During the period of high market volatility in March 2020, large increases in aggregate margin requirements were seen in both the centrally and non-centrally cleared markets. The Covid-19 pandemic and its market impact thus presented a real-world test of derivatives and securities markets’ operation in the context of this episode’s broader liquidity pressures.
The report presents analysis undertaken by an ad hoc group established by the Basel Committee, the Committee on Payments and Market Infrastructures (CPMI) and IOSCO – as part of the Financial Stability Board’s (FSB’s) work programme on non-bank financial intermediation (NBFI) – examining where and, if so, to what extent, margin calls were unexpectedly large in centrally cleared and non-centrally cleared derivatives and securities markets. The report considers both initial margin (IM) and variation margin (VM), as well as centrally and non-centrally cleared markets (including clearing member-client dynamics), margin practices transparency, predictability and volatility. It also considers the liquidity management preparedness of market participants to meet margin calls and the availability of each jurisdiction´s regulatory data.
The Basel Committee, CPMI and IOSCO believe that further work is necessary in the following areas:
- Increasing transparency in centrally cleared markets with further international work being proposed to explore consistent metrics and disclosures concerning procyclicality, responsiveness to volatility and model performance.
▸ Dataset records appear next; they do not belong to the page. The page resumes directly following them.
$ cat src/rtl/mem_access_stage.sv
// MEM-stage data-memory controller: issues loads/stores on a variable-latency port,
// stalls the pipeline while outstanding, and registers the MEM/WB writeback result.
// Optional macro MEM_TIMEOUT_EN adds an ACCESS watchdog with a sticky mem_err flag.
module mem_access_stage #(
  parameter int unsigned XLEN    = 32,
  parameter int unsigned TIMEOUT = 64
) (
  input  logic            clk,
  input  logic            rst_n,
  input  logic [XLEN-1:0] MEM_alu_out,
  input  logic [XLEN-1:0] MEM_b2,
  input  logic [4:0]      MEM_rd,
  input  logic            MEM_we,
  input  logic            MEM_ld,
  input  logic            MEM_str,
  input  logic            MEM_byt,
  input  logic [XLEN-1:0] MEM_link_addr,
  input  logic            MEM_link_we,
  output logic            MEM_stall,
  output logic            dmem_req,
  output logic            dmem_wr,
  output logic [XLEN-1:0] dmem_addr,
  output logic [XLEN-1:0] dmem_wdata,
  output logic [3:0]      dmem_wstrb,
  input  logic [XLEN-1:0] dmem_rdata,
  input  logic            dmem_ready,
  output logic [XLEN-1:0] WB_data,
  output logic [4:0]      WB_rd,
  output logic            WB_we,
  output logic            mem_err
);

  if (XLEN != 32 || TIMEOUT == 0) begin : g_bad_cfg
    $error("mem_access_stage: XLEN must be 32 and TIMEOUT nonzero");
  end

  typedef enum logic [1:0] {
    IDLE   = 2'd0,
    ACCESS = 2'd1,
    DONE   = 2'd2
  } state_t;

  state_t          state_q, state_d;
  logic            req_q, req_d;
  logic            wr_q, wr_d;
  logic [XLEN-1:0] addr_q, addr_d;
  logic [XLEN-1:0] wdata_q, wdata_d;
  logic [3:0]      wstrb_q, wstrb_d;
  logic [XLEN-1:0] ld_data_q, ld_data_d;
  logic [XLEN-1:0] wb_data_q, wb_data_d;
  logic [4:0]      wb_rd_q, wb_rd_d;
  logic            wb_we_q, wb_we_d;
  logic            err_q, err_d;

  logic            memop;
  logic            is_store;
  logic [XLEN-1:0] rdata_shifted;

`ifdef MEM_TIMEOUT_EN
  localparam int unsigned CW = $clog2(TIMEOUT) + 1;
  logic [CW-1:0] cnt_q, cnt_d;
`endif

  assign memop         = MEM_ld | MEM_str;
  assign is_store      = MEM_str & ~MEM_ld;
  assign rdata_shifted = dmem_rdata >> {MEM_alu_out[1:0], 3'b000};

  // Gated by rst_n so a reset mid-access releases the pipeline even while
  // the frozen EX/MEM register still presents a memory op.
  always_comb begin
    MEM_stall = 1'b0;
    if (rst_n) begin
      case (state_q)
        IDLE:    MEM_stall = memop;
        ACCESS:  MEM_stall = 1'b1;
        default: MEM_stall = 1'b0;
      endcase
    end
  end

  always_comb begin
    state_d   = state_q;
    req_d     = req_q;
    wr_d      = wr_q;
    addr_d    = addr_q;
    wdata_d   = wdata_q;
    wstrb_d   = wstrb_q;
    ld_data_d = ld_data_q;
    err_d     = err_q;
`ifdef MEM_TIMEOUT_EN
    cnt_d     = cnt_q;
`endif

    case (state_q)
      IDLE: begin
        if (memop) begin
          state_d = ACCESS;
          req_d   = 1'b1;
          wr_d    = is_store;
          addr_d  = {MEM_alu_out[XLEN-1:2], 2'b00};
          wstrb_d = '0;
          wdata_d = '0;
          if (is_store) begin
            if (MEM_byt) begin
              wstrb_d = 4'b0001 << MEM_alu_out[1:0];
              wdata_d = {4{MEM_b2[7:0]}};
            end else begin
              wstrb_d = 4'hF;
              wdata_d = MEM_b2;
            end
          end
`ifdef MEM_TIMEOUT_EN
          cnt_d = '0;
`endif
        end
      end
      ACCESS: begin
        if (dmem_ready) begin
          state_d   = DONE;
          req_d     = 1'b0;
          ld_data_d = MEM_byt ? {{(XLEN-8){1'b0}}, rdata_shifted[7:0]} : dmem_rdata;
        end
`ifdef MEM_TIMEOUT_EN
        else if (cnt_q == CW'(TIMEOUT - 1)) begin
          state_d   = DONE;
          req_d     = 1'b0;
          err_d     = 1'b1;
          ld_data_d = '0;
        end else begin
          cnt_d = cnt_q + CW'(1);
        end
`endif
      end
      DONE:    state_d = IDLE;
      default: state_d = IDLE;
    endcase
  end

  always_comb begin
    wb_data_d = wb_data_q;
    wb_rd_d   = wb_rd_q;
    wb_we_d   = 1'b0;
    if (!MEM_stall) begin
      wb_rd_d = MEM_rd;
      wb_we_d = MEM_we | MEM_link_we;
      if (MEM_ld)           wb_data_d = ld_data_q;
      else if (MEM_link_we) wb_data_d = MEM_link_addr;
      else                  wb_data_d = MEM_alu_out;
    end
  end

  always_ff @(posedge clk or negedge rst_n) begin
    if (!rst_n) begin
      state_q   <= IDLE;
      req_q     <= 1'b0;
      wr_q      <= 1'b0;
      addr_q    <= '0;
      wdata_q   <= '0;
      wstrb_q   <= '0;
      ld_data_q <= '0;
      wb_data_q <= '0;
      wb_rd_q   <= '0;
      wb_we_q   <= 1'b0;
      err_q     <= 1'b0;
    end else begin
      state_q   <= state_d;
      req_q     <= req_d;
      wr_q      <= wr_d;
      addr_q    <= addr_d;
      wdata_q   <= wdata_d;
      wstrb_q   <= wstrb_d;
      ld_data_q <= ld_data_d;
      wb_data_q <= wb_data_d;
      wb_rd_q   <= wb_rd_d;
      wb_we_q   <= wb_we_d;
      err_q     <= err_d;
    end
  end

`ifdef MEM_TIMEOUT_EN
  always_ff @(posedge clk or negedge rst_n) begin
    if (!rst_n) cnt_q <= '0;
    else        cnt_q <= cnt_d;
  end
  assign mem_err = err_q;
`else
  assign mem_err = 1'b0;
`endif

  assign dmem_req   = req_q;
  assign dmem_wr    = wr_q;
  assign dmem_addr  = addr_q;
  assign dmem_wdata = wdata_q;
  assign dmem_wstrb = wstrb_q;
  assign WB_data    = wb_data_q;
  assign WB_rd      = wb_rd_q;
  assign WB_we      = wb_we_q;

endmodule
$ cat config.mk
export PLATFORM = sky130hd
export DESIGN_NAME = mem_access_stage
export DESIGN_NICKNAME = d
export VERILOG_FILES = /design/src/rtl/mem_access_stage.sv
export SDC_FILE = /design/constraint.sdc
export NUM_CORES = 1
export LEC_CHECK = 0
export ABC_AREA = 0
export CORE_MARGIN = 2
export CORE_UTILIZATION = 47
export CTS_CLUSTER_SIZE = 16
export DETAILED_ROUTE_END_ITERATION = 10
export PLACE_DENSITY_LB_ADDON = 0.05
export SETUP_SLACK_MARGIN = 0.02
export SLEW_MARGIN = 5
export SYNTH_ARGS = -nofsm -noshare
export SYNTH_HDL_FRONTEND = slang
export SYNTH_SLANG_ARGS = --single-unit
$ cat constraint.sdc
create_clock -name clk -period 2.4 [get_ports clk]
set_clock_uncertainty 0.1 [all_clocks]
set_input_delay 0.48 -clock clk [delete_from_list [all_inputs] [get_ports clk]]
set_output_delay 0.48 -clock clk [all_outputs]
set_load 0.02 [all_outputs]
# Word-level counts from Yosys, hierarchy flattened
# Cells that the tools add are included.
[classes] n_eq_ne=3 shifts=2 muxes=16 n_bitwise=4 reduce_logical=6
[op_table] operator="32-bit two-way mux" n=5
[op_table] operator="32-bit by 5-bit >> shifter with 8-bit output" n=1
[op_table] operator="4-bit two-way mux" n=2
[op_table] operator="2-bit AND reduction" n=3
[op_table] operator="1-bit two-way mux" n=4
[op_table] operator="2-bit two-way mux" n=2
[op_table] operator="2-bit inequality test (second input constant)" n=2
[op_table] operator="1-bit one-hot mux with 2 select lines" n=2
[op_table] operator="2-bit one-hot mux with 2 select lines" n=1
[op_table] operator="1-bit by 2-bit left shift with 4-bit output (first input constant)" n=1
[op_table] operator="3-bit AND reduction" n=1
[op_table] operator="2-bit by 1-bit equality test with 1-bit output (second input constant)" n=1
[op_table] operator="2-bit zero test" n=1
[op_table] operator="1-bit OR" n=2
[op_table] operator="2-bit nonzero test" n=1
[op_table] operator="1-bit AND" n=1
[op_table] operator="1-bit NOT" n=1
[word_totals] reg_bits=140 input_bits=141 output_inout_bits=110 elab_cells=41

# Logic depth before layout (Yosys ltp)
[depth] depth_word=4 mapped_depth=5 ltp_nobuf=4

# Worst setup path before layout
# Ideal clock, no wire load.
[synth_timing] kind="input port to flip-flop" from="input port MEM_link_we" to="register wb_data_q[13] (netlist: WB_data[13])" setup_time_ps=128 arrival_ps=1417 required_ps=2172 path_slack_ps=755 path_stages=5 path_buffers=2 path_cell_list="buf_2 -> buf_2 -> mux2i_1 -> o21ai_0 -> mux2_1"
[synth_via] elab_chain_cells=2
[synth_lines] element="start: declaration" line_no="18" source="input logic MEM_link_we,"
[synth_lines] element="32-bit two-way mux" line_no="147" source="else if (MEM_link_we) wb_data_d = MEM_link_addr;"
[synth_lines] element="32-bit two-way mux" line_no="146" source="if (MEM_ld) wb_data_d = ld_data_q;"
[synth_lines] element="end signal: assignment" line_no="173" source="wb_data_q <= wb_data_d;"
[synth_lines] element="end: declaration" line_no="50" source="logic [XLEN-1:0] wb_data_q, wb_data_d;"
# Every way passes these cells.
# A chain may end at the register's enable or synchronous reset.

# Final worst setup path
[layout_timing] from="input port MEM_str" to="output port MEM_stall"
[layout_via] elab_chain_cells=3
[layout_lines] element="start: declaration" line_no="15" source="input logic MEM_str,"
[layout_lines] element="1-bit OR" line_no="64" source="assign memop = MEM_ld | MEM_str;"
[layout_lines] element="1-bit one-hot mux with 2 select lines" line_no="73" source="case (state_q)"
[layout_lines] element="1-bit two-way mux" line_no="72" source="if (rst_n) begin"
[layout_lines] element="end: declaration" line_no="19" source="output logic MEM_stall,"
# Every way passes these cells.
- Enhancing the liquidity preparedness of market participants as well as liquidity disclosures. Additional international work could identify ways to further enhance liquidity
preparedness, including appropriate liquidity measures in the NBFI sector, and elucidate ways that clearing members can encourage and facilitate greater liquidity preparedness on the part of clients.
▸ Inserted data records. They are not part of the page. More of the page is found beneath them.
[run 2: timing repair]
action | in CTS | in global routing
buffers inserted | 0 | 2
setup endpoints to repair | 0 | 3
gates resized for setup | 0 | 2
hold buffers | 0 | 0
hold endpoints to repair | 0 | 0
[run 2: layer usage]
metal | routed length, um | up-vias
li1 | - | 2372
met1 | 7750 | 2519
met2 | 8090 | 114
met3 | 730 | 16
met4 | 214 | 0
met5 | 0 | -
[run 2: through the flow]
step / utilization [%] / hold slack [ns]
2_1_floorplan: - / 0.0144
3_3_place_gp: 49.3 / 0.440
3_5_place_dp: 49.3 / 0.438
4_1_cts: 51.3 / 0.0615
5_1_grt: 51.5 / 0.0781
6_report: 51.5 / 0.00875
[src/rtl/uc_pkg.sv]
// uc_pkg: shared encodings for the RV64 multi-cycle control unit
package uc_pkg;
    localparam logic [6:0] OP_LOAD   = 7'b0000011;
    localparam logic [6:0] OP_STORE  = 7'b0100011;
    localparam logic [6:0] OP_IMM    = 7'b0010011;
    localparam logic [6:0] OP_REG    = 7'b0110011;
    localparam logic [6:0] OP_BRANCH = 7'b1100011;
    localparam logic [6:0] OP_JAL    = 7'b1101111;
    localparam logic [6:0] OP_JALR   = 7'b1100111;
    localparam logic [6:0] OP_LUI    = 7'b0110111;
    localparam logic [6:0] OP_AUIPC  = 7'b0010111;

    localparam logic [2:0] IMM_I = 3'd0;
    localparam logic [2:0] IMM_J = 3'd1;
    localparam logic [2:0] IMM_U = 3'd2;
    localparam logic [2:0] IMM_B = 3'd3;
    localparam logic [2:0] IMM_S = 3'd4;

    localparam logic [1:0] ULA_NAO     = 2'd0;
    localparam logic [1:0] ULA_SOMA    = 2'd1;
    localparam logic [1:0] ULA_SUBTRAI = 2'd2;

    localparam logic [1:0] PC_MAIS4 = 2'd0;
    localparam logic [1:0] PC_IMM   = 2'd1;
    localparam logic [1:0] PC_ULA   = 2'd2;

    localparam logic [1:0] WB_ULA = 2'd0;
    localparam logic [1:0] WB_MEM = 2'd1;
    localparam logic [1:0] WB_PC4 = 2'd2;
    localparam logic [1:0] WB_IMM = 2'd3;

    typedef enum logic [2:0] {
        S_FETCH,
        S_DECODE,
        S_EXEC,
        S_MEM,
        S_WB,
        S_TRAP
    } estado_t;

    typedef enum logic [3:0] {
        C_NENHUMA,
        C_LD,
        C_SD,
        C_ADDI,
        C_ADD,
        C_SUB,
        C_BR,
        C_JAL,
        C_JALR,
        C_LUI,
        C_AUIPC
    } classe_t;

    // Branch condition from funct3; the ULA compares rs1 against rs2
    function automatic logic branch_tomado(
        input logic [2:0] funct3,
        input logic       igual,
        input logic       menor,
        input logic       maior_igual_u
    );
        case (funct3)
            3'b000:  return igual;
            3'b001:  return !igual;
            3'b100:  return menor;
            3'b101:  return !menor;
            3'b110:  return !maior_igual_u;
            3'b111:  return maior_igual_u;
            default: return 1'b0;
        endcase
    endfunction
endpackage

[src/rtl/unidade_controle_if.sv]
// unidade_controle_if: control unit link to datapath, instruction and data memories
interface unidade_controle_if;
    logic [31:0] instr;
    logic        imem_ready;
    logic        dmem_ready;
    logic        flag_igual;
    logic        flag_menor;
    logic        flag_maior_igual_u;
    logic        ir_load;
    logic        imem_req;
    logic        dmem_req;
    logic        dmem_we;
    logic        WeR;
    logic [2:0]  select_imm;
    logic [1:0]  soma_ou_subtrai;
    logic        usa_imm;
    logic        pc_we;
    logic [1:0]  pc_sel;
    logic [1:0]  wb_sel;
    logic        illegal;

    modport master (
        input  instr, imem_ready, dmem_ready, flag_igual, flag_menor, flag_maior_igual_u,
        output ir_load, imem_req, dmem_req, dmem_we, WeR, select_imm, soma_ou_subtrai,
               usa_imm, pc_we, pc_sel, wb_sel, illegal
    );

    modport slave (
        output instr, imem_ready, dmem_ready, flag_igual, flag_menor, flag_maior_igual_u,
        input  ir_load, imem_req, dmem_req, dmem_we, WeR, select_imm, soma_ou_subtrai,
               usa_imm, pc_we, pc_sel, wb_sel, illegal
    );
endinterface
==> src/rtl/digit_box_reader.sv <==
// Raster-order readback of a rectangular digit box from a 1-bit frame buffer.
// Pixels go out over a valid/ready stream, and each pixel is tagged with row-start, row-end and box-end flags.
module digit_box_reader #(
  parameter int IMG_W  = 320,
  parameter int IMG_H  = 240,
  parameter int ADDR_W = 17
) (
  input  logic              clock,
  input  logic              rst_n,
  input  logic              start,
  input  logic [8:0]        left_in,
  input  logic [8:0]        right_in,
  input  logic [8:0]        top_in,
  input  logic [8:0]        bottom_in,
  output logic              rd_en,
  output logic [ADDR_W-1:0] rd_addr,
  input  logic              rd_data,
  output logic              pix_valid,
  input  logic              pix_ready,
  output logic              pix_data,
  output logic              pix_sol,
  output logic              pix_eol,
  output logic              pix_eof,
  output logic              busy,
  output logic              done,
  output logic              err_box
);

  localparam logic [8:0]        MAX_COL = 9'(IMG_W - 1);
  localparam logic [8:0]        MAX_ROW = 9'(IMG_H - 1);
  localparam logic [ADDR_W-1:0] STRIDE  = ADDR_W'(IMG_W);

  typedef enum logic [2:0] {
    S_IDLE,
    S_CHECK,
    S_READ,
    S_WAIT,
    S_OUT,
    S_FIN
  } state_t;

  state_t            state_q, state_d;
  logic [8:0]        left_q, right_q, top_q, bottom_q;
  logic [8:0]        left_d, right_d, top_d, bottom_d;
  logic [8:0]        col_q, row_q, col_d, row_d;
  logic [ADDR_W-1:0] row_base_q, row_base_d;
  logic              err_q, err_d;

  logic              rd_en_d;
  logic [ADDR_W-1:0] rd_addr_d;
  logic              pix_valid_d, pix_data_d, pix_sol_d, pix_eol_d, pix_eof_d;
  logic              busy_d, done_d, err_box_d;

  // NOTE: every signal gets a hold-value default before the case so that no path leaves it unassigned (no latches).
  always_comb begin
    state_d     = state_q;
    left_d      = left_q;
    right_d     = right_q;
    top_d       = top_q;
    bottom_d    = bottom_q;
    col_d       = col_q;
    row_d       = row_q;
    row_base_d  = row_base_q;
    err_d       = err_q;
    pix_valid_d = pix_valid;
    pix_data_d  = pix_data;
    pix_sol_d   = pix_sol;
    pix_eol_d   = pix_eol;
    pix_eof_d   = pix_eof;

    unique case (state_q)
      S_IDLE: begin
        if (start) begin
          left_d   = left_in;
          right_d  = (right_in > MAX_COL) ? MAX_COL : right_in;
          top_d    = top_in;
          bottom_d = (bottom_in > MAX_ROW) ? MAX_ROW : bottom_in;
          err_d    = 1'b0;
          state_d  = S_CHECK;
        end
      end

      S_CHECK: begin
        if ((left_q > right_q) || (top_q > bottom_q)) begin
          err_d   = 1'b1;
          state_d = S_FIN;
        end else begin
          col_d      = left_q;
          row_d      = top_q;
          row_base_d = ADDR_W'(top_q) * STRIDE;
          state_d    = S_READ;
        end
      end

      S_READ: state_d = S_WAIT;

      S_WAIT: begin
        pix_data_d  = rd_data;
        pix_sol_d   = (col_q == left_q);
        pix_eol_d   = (col_q == right_q);
        pix_eof_d   = (col_q == right_q) && (row_q == bottom_q);
        pix_valid_d = 1'b1;
        state_d     = S_OUT;
      end

      S_OUT: begin
        if (pix_ready) begin
          pix_valid_d = 1'b0;
          if (pix_eof) begin
            state_d = S_FIN;
          end else if (col_q == right_q) begin
            col_d      = left_q;
            row_d      = row_q + 9'd1;
            row_base_d = row_base_q + STRIDE;
            state_d    = S_READ;
          end else begin
            col_d   = col_q + 9'd1;
            state_d = S_READ;
          end
        end
      end

      S_FIN: state_d = S_IDLE;

      default: state_d = S_IDLE;
    endcase

    // The read strobe and the status outputs are registered from the next state, so they line up with the state they describe.
    rd_en_d   = (state_d == S_READ);
    rd_addr_d = rd_en_d ? (row_base_d + ADDR_W'(col_d)) : rd_addr;
    busy_d    = (state_d != S_IDLE);
    done_d    = (state_d == S_FIN);
    err_box_d = done_d && err_d;
  end

  // NOTE: all state uses non-blocking assignment, so every register samples pre-edge values and simulation matches hardware.
  always_ff @(posedge clock or negedge rst_n) begin
    if (!rst_n) begin
      state_q    <= S_IDLE;
      left_q     <= '0;
      right_q    <= '0;
      top_q      <= '0;
      bottom_q   <= '0;
      col_q      <= '0;
      row_q      <= '0;
      row_base_q <= '0;
      err_q      <= 1'b0;
      rd_en      <= 1'b0;
      rd_addr    <= '0;
      pix_valid  <= 1'b0;
      pix_data   <= 1'b0;
      pix_sol    <= 1'b0;
      pix_eol    <= 1'b0;
      pix_eof    <= 1'b0;
      busy       <= 1'b0;
      done       <= 1'b0;
      err_box    <= 1'b0;
    end else begin
      state_q    <= state_d;
      left_q     <= left_d;
      right_q    <= right_d;
      top_q      <= top_d;
      bottom_q   <= bottom_d;
      col_q      <= col_d;
      row_q      <= row_d;
      row_base_q <= row_base_d;
      err_q      <= err_d;
      rd_en      <= rd_en_d;
      rd_addr    <= rd_addr_d;
      pix_valid  <= pix_valid_d;
      pix_data   <= pix_data_d;
      pix_sol    <= pix_sol_d;
      pix_eol    <= pix_eol_d;
      pix_eof    <= pix_eof_d;
      busy       <= busy_d;
      done       <= done_d;
      err_box    <= err_box_d;
    end
  end

endmodule
**config.mk**
```make
export PLATFORM = sky130hd
export DESIGN_NAME = rocket_slot_scheduler
export DESIGN_NICKNAME = d
export VERILOG_FILES = /design/src/rtl/rocket_slot_scheduler.sv
export SDC_FILE = /design/constraint.sdc
export NUM_CORES = 1
export LEC_CHECK = 0
export ABC_CLOCK_PERIOD_IN_PS = 2950
export CAP_MARGIN = 20
export CELL_PAD_IN_SITES_DETAIL_PLACEMENT = 2
export CELL_PAD_IN_SITES_GLOBAL_PLACEMENT = 2
export CORE_MARGIN = 4
export CORE_UTILIZATION = 28
export CTS_CLUSTER_DIAMETER = 50
export CTS_CLUSTER_SIZE = 24
export DETAILED_ROUTE_END_ITERATION = 7
export GPL_TIMING_DRIVEN = 0
export PLACE_DENSITY_LB_ADDON = 0.1
export SLEW_MARGIN = 10
export SYNTH_ARGS = -nofsm -noshare
export SYNTH_HDL_FRONTEND = slang
export SYNTH_SLANG_ARGS = --single-unit
```
**constraint.sdc**
```tcl
create_clock -name clk -period 2.95 [get_ports clk]
set_input_delay 0.59 -clock clk [delete_from_list [all_inputs] [get_ports clk]]
set_output_delay 0.59 -clock clk [all_outputs]
set_load 0.02 [all_outputs]
```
- Identifying data gaps in regulatory reporting which could provide a more comprehensive picture of the preparedness of market participants for margin requirements.
- Streamlining VM processes in centrally and non-centrally cleared markets. International work is proposed to consider ways to foster market participants’ preparedness for the large VM calls that can occur during market stress through efficient collection and distribution of VM and other means.
- Evaluating the responsiveness of centrally cleared IM models to market stresses with a focus on impacts and implications for CCP resources and the wider financial system. Further international work would seek to understand the degree and nature of CCP margin models’ responsiveness to volatility and other market stresses and explore appropriate ways to analyse, compare and set baseline expectations as to procyclicality in various settings.
- Evaluating the responsiveness of non-centrally cleared IM models to market stress. International work would look into the timeliness of mechanisms for taking into account stress periods in the calibration of internal models, as well as the timely remediation of IM shortfalls and the level of disclosure on the performance of non-centrally cleared IM models.